> _YOUR TASK_: Every line with the string "Largest" should be copied from the data.

Stored data entries:
**config.mk**
```make
export PLATFORM = sky130hd
export DESIGN_NAME = websocket_frame_decoder
export DESIGN_NICKNAME = d
export VERILOG_FILES = /design/src/sv/wsfd_pkg.sv /design/src/sv/wsfd_parser.sv /design/src/sv/wsfd_queue.sv /design/src/sv/websocket_frame_decoder.sv
export SDC_FILE = /design/constraint.sdc
export NUM_CORES = 1
export LEC_CHECK = 0
export ABC_AREA = 1
export BUFFER_PORTS_ARGS = -buffer_cell sky130_fd_sc_hd__buf_2
export CAP_MARGIN = 20
export CORE_ASPECT_RATIO = 2
export CORE_MARGIN = 2
export CORE_UTILIZATION = 39
export CTS_BUF_LIST = sky130_fd_sc_hd__clkbuf_8
export DETAILED_ROUTE_END_ITERATION = 16
export PLACE_DENSITY = 0.63
export SLEW_MARGIN = 20
export SYNTH_ARGS = -nofsm -noshare
export SYNTH_HDL_FRONTEND = slang
export SYNTH_SLANG_ARGS = --single-unit
```
**constraint.sdc**
```tcl
create_clock -name i_clk -period 15.8 [get_ports i_clk]
set_input_delay 2.37 -clock i_clk [delete_from_list [all_inputs] [get_ports i_clk]]
set_output_delay 2.37 -clock i_clk [all_outputs]
set_load 0.02 [all_outputs]
```
**src/sv/wsfd_pkg.sv**
```systemverilog
`timescale 1ns / 1ps
`default_nettype none
package wsfd_pkg;
    localparam int COUNT_WIDTH_DEF = 32;
    localparam logic [31:0] MAX_MSG_RESET = 32'd1048576;
    localparam int QUEUE_DEPTH = 4;

    localparam logic [2:0] KIND_MSG   = 3'd0;
    localparam logic [2:0] KIND_PING  = 3'd1;
    localparam logic [2:0] KIND_PONG  = 3'd2;
    localparam logic [2:0] KIND_CLOSE = 3'd3;
    localparam logic [2:0] KIND_ERR   = 3'd4;

    localparam logic [3:0] OP_CONT  = 4'd0;
    localparam logic [3:0] OP_TEXT  = 4'd1;
    localparam logic [3:0] OP_BIN   = 4'd2;
    localparam logic [3:0] OP_CLOSE = 4'd8;
    localparam logic [3:0] OP_PING  = 4'd9;
    localparam logic [3:0] OP_PONG  = 4'd10;

    localparam logic [3:0] ERR_NONE   = 4'd0;
    localparam logic [3:0] ERR_RSV    = 4'd1;
    localparam logic [3:0] ERR_MSB    = 4'd2;
    localparam logic [3:0] ERR_FRAGC  = 4'd3;
    localparam logic [3:0] ERR_CTLLEN = 4'd4;
    localparam logic [3:0] ERR_BIG    = 4'd5;
    localparam logic [3:0] ERR_ORPHAN = 4'd6;
    localparam logic [3:0] ERR_MIDFR  = 4'd7;
    localparam logic [3:0] ERR_OPCODE = 4'd8;
    localparam logic [3:0] ERR_REASM  = 4'd9;

    localparam logic [15:0] CLOSE_DEFAULT = 16'd1000;

    typedef struct packed {
        logic [2:0]  kind;
        logic [7:0]  data_byte;
        logic        has_data;
        logic        last;
        logic        binary;
        logic [15:0] close_code;
        logic [3:0]  error_code;
    } t_result;
endpackage
`default_nettype wire

```
**src/sv/wsfd_parser.sv**
```systemverilog
`timescale 1ns / 1ps
`default_nettype none
module wsfd_parser #(
    parameter int COUNT_WIDTH = wsfd_pkg::COUNT_WIDTH_DEF
) (
    input  wire logic              i_clk,
    input  wire logic              i_rst_n,
    input  wire logic              i_take,
    input  wire logic [7:0]        i_byte,
    input  wire logic [31:0]       i_max_msg,
    output wsfd_pkg::t_result      o_res,
    output logic                   o_res_valid
);
    typedef enum logic [2:0] {
        PH_HDR0, PH_HDR1, PH_EXTLEN, PH_MASK, PH_PAYLOAD, PH_ERROR
    } t_phase;

    localparam logic [63:0] CAP = (64'd1 << COUNT_WIDTH) - 64'd1;

    t_phase                 r_phase;
    logic                   r_fin, r_mask_on, r_frag, r_frag_bin;
    logic [3:0]             r_op, r_left;
    logic [63:0]            r_len;
    logic [COUNT_WIDTH-1:0] r_idx;
    logic [2:0]             r_rsv;
    logic [31:0]            r_key;
    logic [COUNT_WIDTH:0]   r_total;
    logic [15:0]            r_close;

    logic [63:0]          lim;
    logic                 ctrl, lof, ext_done, mask_done, go_end, bin_cur;
    logic [63:0]          len_new;
    logic [3:0]           err;
    logic [COUNT_WIDTH:0] base;
    logic [64:0]          sum;
    logic [7:0]           d;
    logic [4:0]           sh;

    always_comb begin
        lim = ({32'd0, i_max_msg} < CAP) ? {32'd0, i_max_msg} : CAP;
    end

    assign ctrl = r_op[3];
    assign bin_cur = (r_op == wsfd_pkg::OP_CONT) ? r_frag_bin : (r_op == wsfd_pkg::OP_BIN);
    assign ext_done = (r_left == 4'd1);
    assign mask_done = (r_left == 4'd1);
    assign len_new = (r_phase == PH_HDR1) ? {57'd0, i_byte[6:0]}
                   : (r_phase == PH_EXTLEN) ? {r_len[55:0], i_byte} : r_len;
    assign base = r_frag ? r_total : '0;
    assign sum = 65'(base) + {1'b0, len_new};

    always_comb begin
        go_end = 1'b0;
        unique case (r_phase)
            PH_HDR1:   go_end = (i_byte[6:0] < 7'd126) && !i_byte[7];
            PH_EXTLEN: go_end = ext_done && !r_mask_on;
            PH_MASK:   go_end = mask_done;
            default:   go_end = 1'b0;
        endcase
    end

    always_comb begin
        err = wsfd_pkg::ERR_NONE;
        if (r_rsv != 3'd0) err = wsfd_pkg::ERR_RSV;
        else if (len_new[63]) err = wsfd_pkg::ERR_MSB;
        else if (ctrl && !r_fin) err = wsfd_pkg::ERR_FRAGC;
        else if (ctrl && len_new > 64'd125) err = wsfd_pkg::ERR_CTLLEN;
        else if (!ctrl && len_new > lim) err = wsfd_pkg::ERR_BIG;
        else if (r_op == wsfd_pkg::OP_CONT && !r_frag) err = wsfd_pkg::ERR_ORPHAN;
        else if ((r_op == wsfd_pkg::OP_TEXT || r_op == wsfd_pkg::OP_BIN) && r_frag)
            err = wsfd_pkg::ERR_MIDFR;
        else if (!(r_op <= wsfd_pkg::OP_BIN ||
                   (r_op >= wsfd_pkg::OP_CLOSE && r_op <= wsfd_pkg::OP_PONG)))
            err = wsfd_pkg::ERR_OPCODE;
        else if (!ctrl && (r_frag || !r_fin) && sum > {1'b0, lim})
            err = wsfd_pkg::ERR_REASM;
    end

    assign lof = ({{(64-COUNT_WIDTH){1'b0}}, r_idx} + 64'd1) >= r_len;
    assign sh = 5'd24 - {r_idx[1:0], 3'b000};
    assign d = r_mask_on ? (i_byte ^ 8'(r_key >> sh)) : i_byte;

    always_ff @(posedge i_clk) begin
        o_res_valid <= 1'b0;
        if (!i_rst_n) begin
            r_phase <= PH_HDR0;
            r_fin <= 1'b0; r_op <= '0; r_mask_on <= 1'b0; r_left <= '0;
            r_len <= '0; r_idx <= '0; r_rsv <= '0; r_key <= '0;
            r_frag <= 1'b0; r_frag_bin <= 1'b0; r_total <= '0; r_close <= '0;
        end else if (i_take) begin
            unique case (r_phase)
                PH_ERROR: ;
                PH_HDR1: begin
                    r_mask_on <= i_byte[7];
                    r_len <= (i_byte[6:0] >= 7'd126) ? 64'd0 : len_new;
                    if (i_byte[6:0] >= 7'd126) begin
                        r_left <= (i_byte[6:0] == 7'd126) ? 4'd2 : 4'd8;
                        r_phase <= PH_EXTLEN;
                    end else if (i_byte[7]) begin
                        r_left <= 4'd4;
                        r_phase <= PH_MASK;
                    end
                end
                PH_EXTLEN: begin
                    r_len <= len_new;
                    r_left <= r_left - 4'd1;
                    if (ext_done && r_mask_on) begin
                        r_left <= 4'd4;
                        r_phase <= PH_MASK;
                    end
                end
                PH_MASK: begin
                    r_key <= {r_key[23:0], i_byte};
                    r_left <= r_left - 4'd1;
                end
                PH_PAYLOAD: begin
                    r_idx <= r_idx + 1'b1;
                    o_res.data_byte <= d;
                    o_res.has_data <= 1'b1;
                    o_res.binary <= 1'b0;
                    o_res.close_code <= '0;
                    o_res.error_code <= wsfd_pkg::ERR_NONE;
                    o_res.last <= lof;
                    o_res_valid <= 1'b1;
                    if (r_op == wsfd_pkg::OP_CLOSE) begin
                        o_res.kind <= wsfd_pkg::KIND_CLOSE;
                        o_res.close_code <= r_close;
                        if (r_idx < COUNT_WIDTH'(2)) begin
                            o_res.has_data <= 1'b0;
                            o_res.data_byte <= '0;
                            o_res_valid <= lof;
                            if (!lof) begin
                                if (r_idx == '0) r_close <= {d, 8'd0};
                                else r_close <= {r_close[15:8], d};
                            end else if (r_idx == COUNT_WIDTH'(1)) begin
                                r_close <= {r_close[15:8], d};
                                o_res.close_code <= {r_close[15:8], d};
                            end
                        end
                    end else if (r_op == wsfd_pkg::OP_PING) begin
                        o_res.kind <= wsfd_pkg::KIND_PING;
                    end else if (r_op == wsfd_pkg::OP_PONG) begin
                        o_res.kind <= wsfd_pkg::KIND_PONG;
                    end else begin
                        o_res.kind <= wsfd_pkg::KIND_MSG;
                        o_res.last <= lof && r_fin;
                        o_res.binary <= bin_cur;
                    end
                    if (lof) begin
                        r_phase <= PH_HDR0;
                        if (!ctrl && r_fin) begin
                            r_frag <= 1'b0;
                            r_total <= '0;
                        end
                    end
                end
                default: begin
                    r_fin <= i_byte[7];
                    r_op <= i_byte[3:0];
                    r_rsv <= i_byte[6:4];
                    r_key <= '0;
                    r_phase <= PH_HDR1;
                end
            endcase

            if (go_end) begin
                r_rsv <= '0;
                r_idx <= '0;
                o_res.data_byte <= '0;
                o_res.has_data <= 1'b0;
                o_res.last <= 1'b1;
                o_res.binary <= 1'b0;
                o_res.close_code <= '0;
                o_res.error_code <= err;
                if (err != wsfd_pkg::ERR_NONE) begin
                    r_phase <= PH_ERROR;
                    o_res.kind <= wsfd_pkg::KIND_ERR;
                    o_res_valid <= 1'b1;
                end else begin
                    if (!ctrl) begin
                        if (!r_frag && !r_fin) begin
                            r_frag <= 1'b1;
                            r_frag_bin <= (r_op == wsfd_pkg::OP_BIN);
                            r_total <= (COUNT_WIDTH+1)'(len_new);
                        end else if (r_frag) begin
                            r_total <= (COUNT_WIDTH+1)'(sum);
                        end
                    end
                    r_close <= wsfd_pkg::CLOSE_DEFAULT;
                    if (len_new != 64'd0) begin
                        r_phase <= PH_PAYLOAD;
                    end else begin
                        r_phase <= PH_HDR0;
                        if (!ctrl && r_fin) begin
                            r_frag <= 1'b0;
                            r_total <= '0;
                        end
                        if (ctrl) begin
                            o_res.kind <= (r_op == wsfd_pkg::OP_PING) ? wsfd_pkg::KIND_PING
                                        : (r_op == wsfd_pkg::OP_PONG) ? wsfd_pkg::KIND_PONG
                                        : (r_op == wsfd_pkg::OP_CLOSE) ? wsfd_pkg::KIND_CLOSE
                                        : wsfd_pkg::KIND_MSG;
                            o_res.close_code <= (r_op == wsfd_pkg::OP_CLOSE)
                                              ? wsfd_pkg::CLOSE_DEFAULT : 16'd0;
                            o_res_valid <= 1'b1;
                        end else if (r_fin) begin
                            o_res.kind <= wsfd_pkg::KIND_MSG;
                            o_res.binary <= bin_cur;
                            o_res_valid <= 1'b1;
                        end
                    end
                end
            end
        end
    end
endmodule
`default_nettype wire

```
**src/sv/wsfd_queue.sv**
```systemverilog
`timescale 1ns / 1ps
`default_nettype none
module wsfd_queue (
    input  wire logic         i_clk,
    input  wire logic         i_rst_n,
    input  wire logic         i_push,
    input  wire wsfd_pkg::t_result i_res,
    input  wire logic         i_pop,
    output wsfd_pkg::t_result o_res,
    output logic              o_valid,
    output logic              o_room
);
    localparam int AW = $clog2(wsfd_pkg::QUEUE_DEPTH);
    wsfd_pkg::t_result r_mem [wsfd_pkg::QUEUE_DEPTH];
    logic [AW-1:0] r_wp, r_rp;
    logic [AW:0]   r_cnt;

    assign o_valid = (r_cnt != '0);
    assign o_res = r_mem[r_rp];
    assign o_room = (r_cnt < (AW+1)'(wsfd_pkg::QUEUE_DEPTH - 2));

    always_ff @(posedge i_clk) begin
        if (i_push) r_mem[r_wp] <= i_res;
    end

    always_ff @(posedge i_clk) begin
        if (!i_rst_n) begin
            r_wp <= '0; r_rp <= '0; r_cnt <= '0;
        end else begin
            if (i_push) r_wp <= r_wp + 1'b1;
            if (i_pop) r_rp <= r_rp + 1'b1;
            r_cnt <= r_cnt + (AW+1)'(i_push) - (AW+1)'(i_pop);
        end
    end
endmodule
`default_nettype wire

```
**src/sv/websocket_frame_decoder.sv**
```systemverilog
`timescale 1ns / 1ps
`default_nettype none
// websocket frame decoder: one received byte per cycle in, at most one result per byte out.
// the parser accepts a byte every cycle while the four-entry result queue has room for
// the result in flight; results leave one per cycle while i_stall is low, so output stalls
// only hold the input once two results wait; each is registered in the parser, then queued.
module websocket_frame_decoder #(
    parameter int COUNT_WIDTH = wsfd_pkg::COUNT_WIDTH_DEF
) (
    input  wire logic        i_clk,
    input  wire logic        i_rst_n,
    input  wire logic        i_valid,
    output logic             o_stall,
    input  wire logic [7:0]  i_rx_byte,
    input  wire logic        i_cfg_valid,
    output logic             o_cfg_ready,
    input  wire logic [31:0] i_cfg_data,
    output logic             o_valid,
    input  wire logic        i_stall,
    output logic [2:0]       o_kind,
    output logic [7:0]       o_data_byte,
    output logic             o_has_data,
    output logic             o_last,
    output logic             o_binary,
    output logic [15:0]      o_close_code,
    output logic [3:0]       o_error_code
);
    logic [31:0]       r_max_msg;
    logic              take, res_valid, room, pop;
    wsfd_pkg::t_result res, q_res;

    assign o_cfg_ready = 1'b1;
    always_ff @(posedge i_clk) begin
        if (!i_rst_n) r_max_msg <= wsfd_pkg::MAX_MSG_RESET;
        else if (i_cfg_valid) r_max_msg <= i_cfg_data;
    end

    assign o_stall = !room;
    assign take = i_valid && room;
    assign pop = o_valid && !i_stall;

    wsfd_parser #(.COUNT_WIDTH(COUNT_WIDTH)) u_parser (
        .i_clk, .i_rst_n, .i_take(take), .i_byte(i_rx_byte), .i_max_msg(r_max_msg),
        .o_res(res), .o_res_valid(res_valid)
    );

    wsfd_queue u_queue (
        .i_clk, .i_rst_n, .i_push(res_valid), .i_res(res), .i_pop(pop),
        .o_res(q_res), .o_valid(o_valid), .o_room(room)
    );

    assign o_kind = q_res.kind;
    assign o_data_byte = q_res.data_byte;
    assign o_has_data = q_res.has_data;
    assign o_last = q_res.last;
    assign o_binary = q_res.binary;
    assign o_close_code = q_res.close_code;
    assign o_error_code = q_res.error_code;
endmodule
`default_nettype wire

```
==> results of run 1 <==
## power by group through the flow
stage	logic [mW]	registers [mW]	clock network, mW
after detailed placement	1.87	1.22	0
after CTS	1.88	1.19	0.928
final	1.93	1.20	0.912
after global routing	2.09	1.20	0.968
after global placement	1.87	1.22	0
after floorplan	1.23	1.20	0
## placed cells by master (no fill, tap or decap), types with 37 or more instances in the layout
cell type / synthesis / final
nand2_1: 953 / 952
inv_1: 480 / 491
nor2_1: 407 / 401
a21oi_1: 326 / 326
o21ai_0: 269 / 269
dfxtp_1: 237 / 236
edfxtp_1: 170 / 170
nand3_1: 162 / 161
ha_1: 133 / 133
buf_2: 14 / 80
clkbuf_8: 0 / 62
buf_4: 6 / 61
nor3_1: 56 / 56
xor2_1: 53 / 53
nand4_1: 52 / 52
o22ai_1: 46 / 46
o21ai_1: 37 / 37
## cell families after synthesis
group                      Yosys count
DFF                                407
and+or+nand+nor                   1728
other                                1
xor gates and xnor gates            63
buffers and inverters              659
adders and majority gates          135
AOI/OAI and AO/OA                  791
## cell type report
class                           instances  area share
Inverter                              502      0.0658
Clock inverter                         42      0.0130
Antenna cell                            4    0.000348
Sequential cell                       407       0.342
Clock buffer                           62      0.0297
Timing Repair Buffer                  141      0.0298
Tap cell                              884      0.0385
Multi-Input combinational cell       2718       0.480
## worst max-delay path: cells and delay by family (launching register included)
family / cells / cell delay [ps]
AO/OA/AOI/OAI: 7 / 1880
buffers and inverters: 5 / 1880
flip-flops: 1 / 500
adder cells (fa/ha/maj): 3 / 1010
AND/OR/NAND/NOR: 28 / 3280
## routing by layer
metal	track usage	vias up	part of all wire
met2	0.531	1005	0.51
met1	0.268	11800	0.33
met3	0.0480	448	0.054
met4	0.287	10	0.12
met5	0	-	0.00062
li1	-	12600	-
## state kept, by name (all words and copies together) (netlist names), 2 cells and up, named ones only
signal	flops
r_max_msg	32
u_parser.o_res	34
u_parser.r_close	16
u_parser.r_idx	32
u_parser.r_key	32
u_parser.r_left	4
u_parser.r_len	64
u_parser.r_op	4
u_parser.r_phase	3
u_parser.r_rsv	3
u_parser.r_total	33
u_queue.r_cnt	3
u_queue.r_mem	136
u_queue.r_rp	2
u_queue.r_wp	2
## path summary, 6_finish.rpt
check | startpoint | endpoint | depth (start not counted)
worst min register to register | u_queue.r_rp[1] | u_queue.r_rp[1] | 2
worst max register to register | u_parser.r_phase[0] | u_parser.r_total[0] | 43
worst min-delay path | u_queue.r_rp[1] | u_queue.r_rp[1] | 2
worst max-delay path | u_parser.r_phase[0] | u_parser.r_total[0] | 43
==> results.md, run 1 <==
* Status: completed
* Routability Congestion at 1.05
* Initial core utilization at 0.393
* Sw Ratio at 0.461
* Placed instance area at 0.0275 mm2
* Worst-margin pin slew at 1030 ps
* Synth Area in Simple Gates at 0.275
* Post-Syn Area at 0.0262 mm2
* CTS resizes at 0
* Setup Fix Bufs, Post-CTS at 0
* CP endpoint kind: flip-flop
* Syn Nets at 3964
* Seq. cell area at 0.00985 mm2
* Unrepaired setup endpoints after global routing: false
* Post-route setup TNS at 0 ps
* WP data required at 16370 ps
* Syn_area_per_cell at 6.93 um2
* Finished Layout Cells at 4760
* Worst Hold Class: reg -> reg
* Avg WL per Cell at 21.5 um
* Worst relative slew slack at 0.312
* Most frequent cell after synthesis: nand2_1
* Final hold vios at 0
* Pre-CTS setup slack at 6840 ps
* Largest net degree at the start of global routing at 100
* Hpwl dp at 76700 um
* Primary FF master, synth: dfxtp_1
* Post-synth top cells: nand2_1 (953), inv_1 (480), nor2_1 (407)
* DR vias/cell at 5.43
* Final Max Tran Viols at 0
* Critical Path Most Common Cell: nand2_1
* Vias in the first global route at 25100
* Final nets at 4007
* Pleak at 12.8 nW
* Pwr Density at 140 mW/mm2
* Top cells by area, synth: edfxtp_1 (19%), dfxtp_1 (18%), nand2_1 (14%)
* Share of cells above drive strength 1 at 0.0762
* Sink Count at 407
* Largest family of logic cells by synthesized area: simple AND/OR/NAND/NOR gates
* Via count at 25900
* Number of flops mapped to enable cells by yosys at 170
* TritonCTS clock tree: yes
* Antenna-violating nets left at 0
* Die ar. at 0.0695 mm2
* Io pins at 82
* Final hold slack at 462 ps
* Final Total Pwr at 4.04 mW
* Slowest stage delay, CP at 730 ps
* Maximum clock path buffer count at 3
* YS warnings at 0
* Synth Area in Compound Gates at 0.165
* Slowest cell on crit path: buf_4
* Arrival time at the worst endpoint at 9300 ps
* P_int at 2.18 mW
* Adder-Cell Fraction of Synth Area at 0.0650
* Clk network pwr share at 0.226
* First-pass GRT wire length at 151000 um
* GRT Util Overall at 0.290
* Mux cell area share after synthesis at 0
* DR iter-0 viols at 1951
* Input/output buffers at 80
* Die span in y at 371 um
* Max-Cap Viols at 0
* Grt ovf at 0
* Fill count at 7146
* Inserted Clock Buffers at 57
* Die W at 187 um
* Yosys top cell area share at 0.195
* DRT Pass-1 Iters at 7
* Cell Count Post-Placement at 4652
* Clock tree root buffer cell: clkbuf_8
* CP Class: reg -> reg
* DRC at 0
* Area growth, synth to finish at 9.64%
* Final WL at 102000 um
* Util after Layout at 0.431
* Antenna violations before repair at 7
* Peak supply drop at 104 uV
* R2R setup slack at 7070 ps
* Hold-fix buffers, CTS at 0
* Yosys reg bits at 407
* Critical Path Fanout Max at 99
* Worst-path clk slew at 70 ps
* NetSw at 1.86 mW
* XOR/XNOR Fraction of Synth Area at 0.0210
* Sequential fraction of the synthesis area at 0.375
* Area occupied by multi-input gates at 0.0138 mm2
* Clk_skew at 30.2 ps
* Final WS setup at 7070 ps
* Flop pwr share at 0.296
* Standard cell core area at 0.0667 mm2
* Combinational share of power at 0.478
* Syn Inst Count at 3784
* Clk_lat worst skew at 690 ps
* CP startpoint kind: flip-flop
* Fmax at 115 MHz
* Unique masters post-synth at 61
* Cell row count at 134
* Final Critical Period at 8730 ps
* Final period utilization at 0.553
* H-tree levels at 2
* Ys async rst share at 0
* Final Setup Violations at 0
* Final Cell Area at 0.0288 mm2
* Leading area contributor after synthesis: edfxtp_1
(Power assumes the default switching activity.)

> _RESULT FOR THIS TASK_:
* Largest net degree at the start of global routing at 100
* Largest family of logic cells by synthesized area: simple AND/OR/NAND/NOR gates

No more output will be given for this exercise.